======== Data to process

### config.mk
export PLATFORM = sky130hd
export DESIGN_NAME = led_seq_ctrl
export DESIGN_NICKNAME = d
export VERILOG_FILES = /design/src/rtl/led_seq_ctrl.sv
export SDC_FILE = /design/constraint.sdc
export NUM_CORES = 1
export LEC_CHECK = 0
export CORE_MARGIN = 5
export CORE_UTILIZATION = 54
export CTS_CLUSTER_SIZE = 16
export DETAILED_ROUTE_END_ITERATION = 7
export PLACE_DENSITY = 0.8
export SYNTH_ARGS = -nofsm -noshare
export SYNTH_HDL_FRONTEND = slang
export SYNTH_SLANG_ARGS = --single-unit
### constraint.sdc
create_clock -name clk_clk -period 2.5 [get_ports clk_clk]
set_clock_uncertainty 0.15 [all_clocks]
set_input_delay 0.5 -clock clk_clk [delete_from_list [all_inputs] [get_ports clk_clk]]
set_output_delay 0.5 -clock clk_clk [all_outputs]
set_load 0.05 [all_outputs]
### src/rtl/led_seq_ctrl.sv
// led_seq_ctrl: Avalon-MM controlled LED sequencer.
// A prescaled step engine rotates or blinks a host-written seed pattern on
// the LED bank, optionally stopping on its own after one full sequence.
module led_seq_ctrl #(
    parameter int               LED_W         = 8,
    parameter int               CNT_W         = 24,
    parameter logic [LED_W-1:0] RESET_PATTERN = LED_W'(8'h01)
) (
    input  logic             clk_clk,
    input  logic             reset_reset,
    input  logic [1:0]       avs_address,
    input  logic             avs_write,
    input  logic [31:0]      avs_writedata,
    input  logic             avs_read,
    output logic [31:0]      avs_readdata,
    output logic [LED_W-1:0] leds_export,
    output logic             seq_done_irq
);

    typedef enum logic [1:0] {
        S_IDLE = 2'd0,
        S_RUN  = 2'd1,
        S_DONE = 2'd2
    } state_t;

    localparam logic [1:0] A_CTRL    = 2'd0;
    localparam logic [1:0] A_PERIOD  = 2'd1;
    localparam logic [1:0] A_PATTERN = 2'd2;
    localparam logic [1:0] A_STATUS  = 2'd3;

    // Number of steps making up one complete oneshot sequence.
    localparam logic [8:0] ROT_LIMIT   = 9'(LED_W);
    localparam logic [8:0] BLINK_LIMIT = 9'd2;

    // CTRL bit positions
    localparam int C_RUN     = 0;
    localparam int C_MODE    = 1;
    localparam int C_DIR     = 2;
    localparam int C_ONESHOT = 3;

    state_t             r_state;
    logic [3:0]         r_ctrl;
    logic [CNT_W-1:0]   r_period;
    logic [LED_W-1:0]   r_pattern;
    logic [LED_W-1:0]   r_leds;
    logic [CNT_W-1:0]   r_presc;
    logic [7:0]         r_count;
    logic               r_done;
    logic               r_blink_on;   // next blink step shows the pattern
    logic [31:0]        r_readdata;

    logic [LED_W-1:0]   w_rot_left;
    logic [LED_W-1:0]   w_rot_right;
    logic [LED_W-1:0]   w_step_leds;
    logic               w_wr_ctrl;
    logic               w_wr_period;
    logic               w_wr_pattern;
    logic               w_wr_status;
    logic               w_stop_req;
    logic               w_step_due;
    logic               w_do_step;
    logic [8:0]         w_count_inc;
    logic [8:0]         w_limit;
    logic               w_final;
    logic [31:0]        w_status;
    logic               w_unused;

    // One-bit circular shifts built per LED bit.
    for (genvar gi = 0; gi < LED_W; gi++) begin : g_rot
        assign w_rot_left[gi]  = r_leds[(gi + LED_W - 1) % LED_W];
        assign w_rot_right[gi] = r_leds[(gi + 1) % LED_W];
    end

    assign w_wr_ctrl    = avs_write && (avs_address == A_CTRL);
    assign w_wr_period  = avs_write && (avs_address == A_PERIOD);
    assign w_wr_pattern = avs_write && (avs_address == A_PATTERN);
    assign w_wr_status  = avs_write && (avs_address == A_STATUS);
    assign w_stop_req   = w_wr_ctrl && !avs_writedata[C_RUN];

    // A step is due when the prescaler has expired; a PATTERN write or a
    // stop request in the same cycle takes priority and cancels it.
    assign w_step_due   = (r_state == S_RUN) && (r_presc == '0);
    assign w_do_step    = w_step_due && !w_wr_pattern && !w_stop_req;

    assign w_count_inc  = {1'b0, r_count} + 9'd1;
    assign w_limit      = r_ctrl[C_MODE] ? BLINK_LIMIT : ROT_LIMIT;
    // ">=" so that enabling oneshot late in a long run still stops it.
    assign w_final      = r_ctrl[C_ONESHOT] && (w_count_inc >= w_limit);

    assign w_step_leds  = r_ctrl[C_MODE] ? (r_blink_on ? r_pattern : '0)
                        : (r_ctrl[C_DIR] ? w_rot_right : w_rot_left);

    assign w_status     = {r_count, 6'd0, r_done, (r_state == S_RUN), 16'(r_leds)};

    // Writedata bits above the widest register field are ignored.
    assign w_unused     = ^avs_writedata;

    // Register file, step engine and sequencer FSM.
    always_ff @(posedge clk_clk) begin
        if (reset_reset) begin
            r_state    <= S_IDLE;
            r_ctrl     <= '0;
            r_period   <= '0;
            r_pattern  <= RESET_PATTERN;
            r_leds     <= RESET_PATTERN;
            r_presc    <= '0;
            r_count    <= '0;
            r_done     <= 1'b0;
            r_blink_on <= 1'b0;
            r_readdata <= '0;
        end else begin
            // Read data reflects state before any same-cycle write.
            if (avs_read) begin
                case (avs_address)
                    A_CTRL:    r_readdata <= {28'd0, r_ctrl};
                    A_PERIOD:  r_readdata <= 32'(r_period);
                    A_PATTERN: r_readdata <= 32'(r_pattern);
                    default:   r_readdata <= w_status;
                endcase
            end

            if (w_wr_period) begin
                r_period <= avs_writedata[CNT_W-1:0];
            end

            // Prescaler counts down between steps; a stop freezes it.
            if (r_state == S_RUN && !w_step_due && !w_stop_req) begin
                r_presc <= r_presc - 1'b1;
            end

            if (w_wr_status) begin
                r_count <= '0;
                r_done  <= 1'b0;
                if (r_state == S_DONE) begin
                    r_state <= S_IDLE;
                end
            end

            if (w_do_step) begin
                r_leds  <= w_step_leds;
                r_presc <= r_period;
                r_count <= w_wr_status ? 8'd0 : w_count_inc[7:0];
                if (r_ctrl[C_MODE]) begin
                    r_blink_on <= !r_blink_on;
                end
                if (w_final) begin
                    r_state        <= S_DONE;
                    r_done         <= 1'b1;
                    r_ctrl[C_RUN]  <= 1'b0;
                end
            end

            if (w_wr_ctrl) begin
                if (avs_writedata[C_RUN]) begin
                    if (r_state == S_RUN) begin
                        // Live update: timing and count are left alone.
                        r_ctrl[3:1] <= avs_writedata[3:1];
                    end else begin
                        r_ctrl     <= avs_writedata[3:0];
                        r_state    <= S_RUN;
                        r_presc    <= r_period;
                        r_count    <= '0;
                        r_done     <= 1'b0;
                        r_blink_on <= 1'b0;
                    end
                end else begin
                    r_ctrl <= avs_writedata[3:0];
                    if (r_state == S_RUN) begin
                        r_state <= S_IDLE;
                    end
                end
            end

            // A new seed restarts the visible sequence and its timing.
            if (w_wr_pattern) begin
                r_pattern  <= avs_writedata[LED_W-1:0];
                r_leds     <= avs_writedata[LED_W-1:0];
                r_presc    <= r_period;
                r_blink_on <= 1'b0;
            end
        end
    end

    assign avs_readdata = r_readdata;
    assign leds_export  = r_leds;
    assign seq_done_irq = r_done;

endmodule

# After elaboration in Yosys (flattened, before gate mapping)
# Cells that the tools add are included.
# totals
register_bits	112
latchBits	0
ram_bits	0
mem_bits_ro	0
elab_cells	82
mem_count	0
# op_classes
addsub	2
n_mul	0
div_mod_pow	0
magnitude_cmp	1
n_eq_ne	5
shifts	0
muxes	43
n_bitwise	0
reduce_logical	20
# ops
op	count
2-to-1 mux 24 bit	6
one-hot mux 32 bit (3 select lines)	1
2-to-1 mux 8 bit	11
zero test 24 bit	1
subtractor 24 x 1 -> 24 bit (second input constant)	1
2-to-1 mux 1 bit	16
2-to-1 mux 2 bit	8
logical AND 1 bit	11
adder 8 x 1 -> 9 bit (second input constant)	1
greater-or-equal comparator 9 x 4 -> 1 bit	1
equality test 2 bit (second input constant)	3
zero test 1 bit	5
equality test 2 x 1 -> 1 bit (second input constant)	2
2-to-1 mux 4 bit	1
zero test 2 bit	1
nonzero test 2 bit	1
OR reduction 2 bit	1

# Logic depth before layout (Yosys ltp)
# Gate-level depths: netlist of the first run.
# depth
word_depth	11
ltp_mapped	10
ltp_nobuf	9

# Least setup slack after synthesis of the first run
# Ideal clock, no wire load.
# synth_path
kind	input to register
start	input avs_address[0]
end	register r_presc[11]
setup_time_ps	122
arrival_ps	1954
required_ps	2228
path_slack_ps	275
stages	9
path_buffers	3
cell_sequence	buf_2 > nand2b_1 > o21ai_0 > nor4_2 > and2b_4 > buf_6 > buf_6 > o21ai_0 > a21oi_1
# synth_between
elab_chain_len	11
# synth_lines
item	line	source
from (decl)	11	input logic [1:0] avs_address,
zero test 2 bit	74	assign w_wr_ctrl = avs_write && (avs_address == A_CTRL);
logical AND 1 bit	74	
logical AND 1 bit	78	assign w_stop_req = w_wr_ctrl && !avs_writedata[C_RUN];
zero test 1 bit	83, 127	
logical AND 1 bit	127	if (r_state == S_RUN && !w_step_due && !w_stop_req) begin
2-to-1 mux 24 bit	127	
2-to-1 mux 24 bit	139	if (w_do_step) begin
2-to-1 mux 24 bit	155	if (r_state == S_RUN) begin
2-to-1 mux 24 bit	154	if (avs_writedata[C_RUN]) begin
2-to-1 mux 24 bit	153	if (w_wr_ctrl) begin
2-to-1 mux 24 bit *	175	if (w_wr_pattern) begin
to (signal assigned)	141	r_presc <= r_period;
to (signal assigned)	161	r_presc <= r_period;
to (signal assigned)	178	r_presc <= r_period;
to (decl)	46	logic [CNT_W-1:0] r_presc;
# Mark *: on every way between the ends. The rest lies on a longest branch, timed or not.
# A chain may end at the register's enable or synchronous reset.

# Final worst setup path of the first run
# layout_path
start	register r_presc[10]
end	register r_presc[3]
# layout_between
elab_chain_len	11
# layout_lines
item	line	source
from (signal assigned)	128	r_presc <= r_presc - 1'b1;
from (signal assigned)	141	
from (signal assigned)	161	
zero test 24 bit *	82	assign w_step_due = (r_state == S_RUN) && (r_presc == '0);
logical AND 1 bit *	82	
zero test 1 bit	127	
logical AND 1 bit (2 in series)	127	
2-to-1 mux 24 bit	127	
2-to-1 mux 24 bit *	139	
2-to-1 mux 24 bit	155	
2-to-1 mux 24 bit	154	
2-to-1 mux 24 bit *	153	
2-to-1 mux 24 bit *	175	
# Marked as above.

==> results.ini, run 1 <==
[placement]
gp_congestion=0.935
post-place-ws_ns=-0.221
hpwlAfterDp_mm=10.4
numPortBuffers=70

[synth]
syn-mean-instance-area_um2=8.30
ys.flop_type=dfxtp_1
syn_inst=636
synth_edf_count=0
muxShareOfSynthArea=0.0630
synth_seq_cells=112
yosysTopAreaCell=dfxtp_1
synth_top_area_share=0.425
synth_area_um2=5280
synthXorXnorAreaFrac=0.0514
synthAdderAreaFrac=0.0118
ys_async_sr_fraction=0
ys_top_cells_by_area=dfxtp_1 (42%), a21oi_1 (7.6%), nand2_1 (7.0%), nor2_1 (4.0%), xnor2_1 (2.8%)
synth.distinct_cells=60
yosys.area_share.simple=0.257
synth_compound_area_frac=0.152
syn_nets=679
ys_seq_area_frac=0.425
yosys_warnings=0
synth_top_family_by_area=simple AND/OR/NAND/NOR gates

[power]
power.density_nw_per_um2=556
power.total_mw=3.61
p_leak_nw=2.30
ir_drop_mv=0.320

[floorplan]
die_area_um2=11900
num_io_pins=79
die_h_um=109
initial_core_util=0.548
fp.dieW_um=109
rows=36
core_area_um2=9640

[cts]
cts_tree=yes
cts_buffer_depth=2
cts_root_buf=clkbuf_8
clock_sinks=112
clk_latency_ns=0.38
path_clk_slew_ns=0.10
cts-htree-levels=3
postCtsSetupBuffers=0
postCtsHoldBufs=0
cts_buffers=9

[critical_path]
critPathTopFamily=simple AND/OR/NAND/NOR gates
crit_type=reg -> reg
end_kind=flip-flop
worstPathCellList=nor4_1 > buf_4 > and4_4 > buf_4 > and2_1 > nor3_1 > a41o_1 > nor3_2
max_stage_delay_ns=0.40
critPathSlowestCell=nor4_1
cp_max_fo=8
cp-start-kind=flip-flop
path_common_cell=buf_4
cp_num_buf_inv=2
worstPathRequired_ns=2.66
arrival_ns=2.52

[layout]
nFillCells=841
antenna_cells=0
syn_to_final_growth_pct=22.9
final_util=0.673
fin_nets=761
drive_above_1_share=0.120

[routing]
num_vias=4873
viasPerCell=5.69
first_pass_iters=6
drt.antenna.violating_nets=0
wl_mm=14.2
drtIter0Drc=253
drcViolationCount=0
wl_per_cell_um=16.5

[flow_run]
drv_cap=0

[global_routing]
grt_pass1_vias=4940
antenna_found_initial=0
track_usage=0.250
grt_max_degree=61
grt_pass1_wl_mm=23.7
overflow=0

[timing]
setup_slack_ns=0.141
timing.slew.headroom=0.524
grt_setup_unrepaired=no
setup-violations-final=0
worstMarginPinSlew_ns=0.713
hold_viol_final=0
fmax_mhz=424
finalCriticalPeriod_ns=2.36
maxSlewViolCount=0
fin_crit_sh=0.944

[min_path]
hold_class=in -> reg

[run_status]
outcome=completed

synth_stat cells, types with 10 or more instances:
| master | n |
|---|---|
| mux2_2 | 10 |
| clkbuf_1 | 23 |
| xnor2_1 | 17 |
| o21ai_0 | 28 |
| a21oi_1 | 80 |
| dfxtp_1 | 112 |
| nor2_1 | 56 |
| nand4_1 | 12 |
| nor2b_1 | 18 |
| nand3_1 | 29 |
| xor2_1 | 14 |
| nand2_1 | 98 |
| nand2b_1 | 12 |
| mux2i_1 | 13 |
worst register-to-register path, cell delays in order (launching register included):
cell and delay (ns):
dfxtp_1 0.37, nor4_1 0.40, buf_4 0.20, and4_4 0.23, buf_4 0.12, and2_1 0.32
nor3_1 0.16, a41o_1 0.26, nor3_2 0.09
layout by cell type (no fill, tap or decap), types with 17 or more instances in the layout:
master / Yosys / final
nand2_1: 98 / 98
nor2b_1: 18 / 18
clkdlybuf4s50_1: 0 / 69
nand3_1: 29 / 29
o21ai_0: 28 / 28
a21oi_1: 80 / 80
buf_4: 2 / 40
nor2_1: 56 / 56
dfxtp_1: 112 / 112
xnor2_1: 17 / 17
sequential cells by signal (all words and copies together), names as in the netlist:
register,count
seq_done_irq,1
r_ctrl,4
r_blink_on,1
r_count,8
leds_export,8
r_presc,24
r_period,24
avs_readdata,32
r_state,2
r_pattern,8
timing repair:
| item | 4_1_cts | 5_1_grt |
|---|---|---|
| endpoints found under the setup margin | 0 | 4 |
| gates resized for setup | 0 | 2 |
| hold endpoints to repair | 0 | 0 |
final timing paths:
kind	from	end	slack, ns	cells after the start
worst max register to register	r_presc[10]	r_presc[3]	0.14	8
worst min-delay path	reset_reset	r_period[1]	0.27	2
worst max-delay path	r_presc[10]	r_presc[3]	0.14	8
worst min register to register	avs_readdata[30]	avs_readdata[30]	0.32	2
kinds of logic (layout without fill, tap and decap cells):
logic type,count (synthesis),after routing
buffers and inverters,47,134
xor gates and xnor gates,31,31
and+or+nand+nor,273,273
adders and majority gates,5,5
muxes,27,27
DFF,112,112
AOI/OAI and AO/OA,141,141
report_power, final:
| part | internal [mW] | total [mW] | switching [mW] |
|---|---|---|---|
| sequential | 1.84 | 1.90 | 0.0629 |
| combinational | 0.250 | 0.586 | 0.336 |
| clock | 0.521 | 1.12 | 0.603 |
| total | 2.61 | 3.61 | 1.00 |
per-layer routing:
| layer | part of all wire | track usage |
|---|---|---|
| met1 | 0.45 | 0.343 |
| met2 | 0.48 | 0.402 |
| met3 | 0.049 | 0.0343 |
| met4 | 0.020 | 0.0947 |
| met5 | 0 | 0 |
area by class of cell:
class | count | area [µm²] | share of cell area
Clock buffer | 12 | 155 | 0.0239
Clock inverter | 4 | 51.3 | 0.00791
Inverter | 7 | 26.3 | 0.00405
Multi-Input combinational cell | 477 | 2830 | 0.436
Sequential cell | 112 | 2240 | 0.346
Tap cell | 133 | 166 | 0.0256
Timing Repair Buffer | 111 | 1020 | 0.157
stage by stage:
stage                     std cells  setup TNS (ns)  hold WS (ns)  cell area [µm²]
final                           856               0         0.269             6490
after global routing            856               0         0.263             6490
after CTS                       856               0         0.260             6480
after detailed placement        840           -4.43         0.314             6280
after global placement          840           -2.58         0.304             6280
after floorplan                 636               0         0.292             5280
(Power assumes the default switching activity.)
==> run 2: changes to the inputs <==
--- a/config.mk
+++ b/config.mk
@@ -6,10 +6,10 @@
 export NUM_CORES = 1
 export LEC_CHECK = 0
 export CORE_MARGIN = 5
-export CORE_UTILIZATION = 54
+export CORE_UTILIZATION = 43
 export CTS_CLUSTER_SIZE = 16
 export DETAILED_ROUTE_END_ITERATION = 7
-export PLACE_DENSITY = 0.8
+export PLACE_DENSITY = 0.66
 export SYNTH_ARGS = -nofsm -noshare
 export SYNTH_HDL_FRONTEND = slang
 export SYNTH_SLANG_ARGS = --single-unit
==> constraint.sdc (replaced) <==
create_clock -name clk_clk -period 2.55 [get_ports clk_clk]
set_clock_uncertainty 0.15 [all_clocks]
set_input_delay 0.51 -clock clk_clk [delete_from_list [all_inputs] [get_ports clk_clk]]
set_output_delay 0.51 -clock clk_clk [all_outputs]
set_load 0.05 [all_outputs]
==> run 2 against run 1 <==
Register-to-register slack better by 0.07 ns. Flip-flop and latch count stayed put. Routed wire length is 0.86% lower. Non-clock buffer count is 2 higher. Critical endpoint is now r_count[5]. Largest cell class unchanged.
==> results.ini, run 2 (synthesis results as in run 1) <==
[layout]
fin_cells=871  ; +1.8%
layout_common_cells=dfxtp_1 (112), nand2_1 (98), a21oi_1 (80)
syn_to_final_growth_pct=25.7
final_util=0.553  ; -0.120
antenna_cells=0  ; unchanged
drive_above_1_share=0.122  ; +0.00122
final_common_cell=dfxtp_1
fin_nets=763  ; +0.26%
fin_area_um2=6640  ; +2.3%
largest_register_ffs=32  ; unchanged

[timing]
timing.slew.headroom=0.511  ; -0.0124
setup-violations-final=0  ; unchanged
hold_viol_final=0  ; unchanged
setup_slack_ns=0.180  ; +0.0391 ns
fmax_mhz=422
fin_crit_sh=0.930
finalCriticalPeriod_ns=2.37
hold_slack_ns=0.315  ; +0.0457 ns
maxSlewViolCount=0  ; unchanged
grt_setup_unrepaired=no
final.setup.tns_ns=0  ; unchanged
worstMarginPinSlew_ns=0.732  ; +0.0186 ns

[critical_path]
arrival_ns=2.52  ; about the same
crit_type=in -> reg
cp-start-kind=input port
worstSetupStartpoint=avs_writedata[0]
cp_max_fo=3  ; -5
r2r-start=r_presc[0]
worstPathRequired_ns=2.70  ; +0.04 ns
end_kind=flip-flop

[placement]
place_area_um2=6310  ; +0.52%
numPortBuffers=70  ; unchanged
place_inst=856  ; +1.9%
hpwlAfterDp_mm=10.3  ; -1.1%
gp_congestion=0.888  ; -5.0%
post-place-ws_ns=-0.232  ; -0.0113 ns

[floorplan]
num_io_pins=79  ; unchanged
die_h_um=121  ; +11%
die_area_um2=14600  ; +23%
rows=40  ; +11%
fp.dieW_um=121  ; +11%
core_area_um2=12000  ; +25%
initial_core_util=0.440  ; -0.108

[cts]
clk_latency_ns=0.36  ; -0.02 ns
cts_root_buf=clkbuf_16
postCtsHoldBufs=0  ; unchanged
path_clk_slew_ns=0.07  ; -0.03 ns
cts-htree-levels=3  ; unchanged
clock_sinks=112  ; unchanged
cts_tree=yes
postCtsSetupBuffers=0  ; unchanged
cts_buffer_depth=2  ; unchanged
cts_buffers=9  ; unchanged

[min_path]
hp-start=avs_readdata[31]
hold_class=reg -> reg

[routing]
viasPerCell=5.51  ; -3.1%
first_pass_iters=5  ; -1
drtIter0Drc=325  ; +28%
num_vias=4803  ; -1.4%
wl_per_cell_um=16.1  ; -2.6%
drt.antenna.violating_nets=0  ; unchanged
drcViolationCount=0  ; unchanged
wl_mm=14.0  ; -0.86%

[power]
seqPwrFrac=0.469  ; -0.057
p_leak_nw=2.35  ; +2.4%
p_comb_frac=0.143  ; -0.019
switching_power_mw=1.05  ; +5.2%
netSwitchingFraction=0.266  ; -0.0119
power.density_nw_per_um2=598  ; +7.5%
pwr-share-clk=0.389  ; +0.078
ir_drop_mv=0.382  ; +19%
power.total_mw=3.97  ; +10%
intPower_mw=2.92  ; +12%

[global_routing]
overflow=0  ; unchanged
track_usage=0.199  ; -0.0514
grt_max_degree=59  ; -3.3%
antenna_found_initial=0  ; unchanged
grt_pass1_vias=4743  ; -4.0%
grt_pass1_wl_mm=23.4  ; -1.4%

[run_status]
outcome=completed

[flow_run]
drv_cap=0  ; unchanged

run 2: cell count changes in the layout (fill, tap and decap cells not counted):
cell | before | now
and3b_2 | 1 | 0
and3b_4 | 0 | 1
buf_4 | 40 | 42
bufinv_16 | 1 | 2
clkbuf_1 | 1 | 0
clkbuf_16 | 0 | 9
clkbuf_8 | 11 | 0
clkinv_2 | 1 | 0
clkinv_4 | 0 | 1
clkinv_8 | 0 | 1
nor3b_1 | 0 | 1
nor3b_2 | 1 | 0
run 2: repair_timing:
item | 4_1_cts | 5_1_grt
setup endpoints to repair | 1 | 1
resized for setup | 1 | 1
pin swaps | 0 | 0
run 2: layout make-up:
type                    instances  area (µm²)
clock buffers                   9         225
clock inverters                 6         101
repair buffers                113        1030
multi-input cells             477        2830
inverters                       7        26.3
well taps                     147         184
fillers                      1090        5370
flip-flops and latches        112        2240
run 2: worst max-delay path, stage by stage:
cell             delay, ns
clkdlybuf4s50_1       0.52
nor2b_1               0.14
o21ai_0               0.12
buf_4                 0.18
nor4_2                0.30
buf_4                 0.16
or3b_1                0.35
xor2_1                0.15
nor2_1                0.09
run 2: layer usage:
metal	vias up	share of wire	global-route usage
met3	24	0.045	0.0449
met1	2283	0.46	0.258
met4	0	0.021	0.0715
li1	2372	-	-
met2	124	0.48	0.323
met5	-	0	0
run 2: worst paths after layout:
kind,end,slack (ns),cells past startpoint
worst min-delay path,avs_readdata[31],0.32,2
worst min register to register,avs_readdata[31],0.32,2
worst max register to register,r_count[5],0.21,9
worst max-delay path,r_count[5],0.18,9
run 2: power groups by stage:
stage                     Sequential, mW  Clock (mW)  Combinational [mW]
after floorplan                     1.92           0               0.326
after global placement              1.90           0               0.556
after detailed placement            1.90           0               0.564
after CTS                           1.86        1.57               0.566
after global routing                1.87        1.64               0.620
final                               1.86        1.54               0.567
File: config.mk
export PLATFORM = sky130hd
export DESIGN_NAME = mac_dot_sequencer_flat
export DESIGN_NICKNAME = d
export VERILOG_FILES = /design/src/rtl/mac_dot_sequencer_if.sv /design/src/rtl/mac_dot_sequencer.sv /design/src/flat_wrapper.sv
export SDC_FILE = /design/constraint.sdc
export NUM_CORES = 1
export LEC_CHECK = 0
export BUFFER_PORTS_ARGS = -buffer_cell sky130_fd_sc_hd__buf_2
export CAP_MARGIN = 10
export CORE_AREA = 2 2 139 141
export CTS_CLUSTER_DIAMETER = 30
export DETAILED_ROUTE_END_ITERATION = 8
export DIE_AREA = 0 0 141 143
export PLACE_DENSITY = 0.61
export SYNTH_ARGS = -nofsm -noshare
export SYNTH_HDL_FRONTEND = slang
export SYNTH_SLANG_ARGS = --single-unit
File: constraint.sdc
create_clock -name clk -period 2.2 [get_ports clk]
set_input_delay 0.44 -clock clk [delete_from_list [all_inputs] [get_ports clk]]
set_output_delay 0.44 -clock clk [all_outputs]
set_load 0.01 [all_outputs]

================

Aim of the exercise: Determine the number of lines in the data above that hold "postCtsSetupBuffers", and reply with that number alone.

Answer box: 2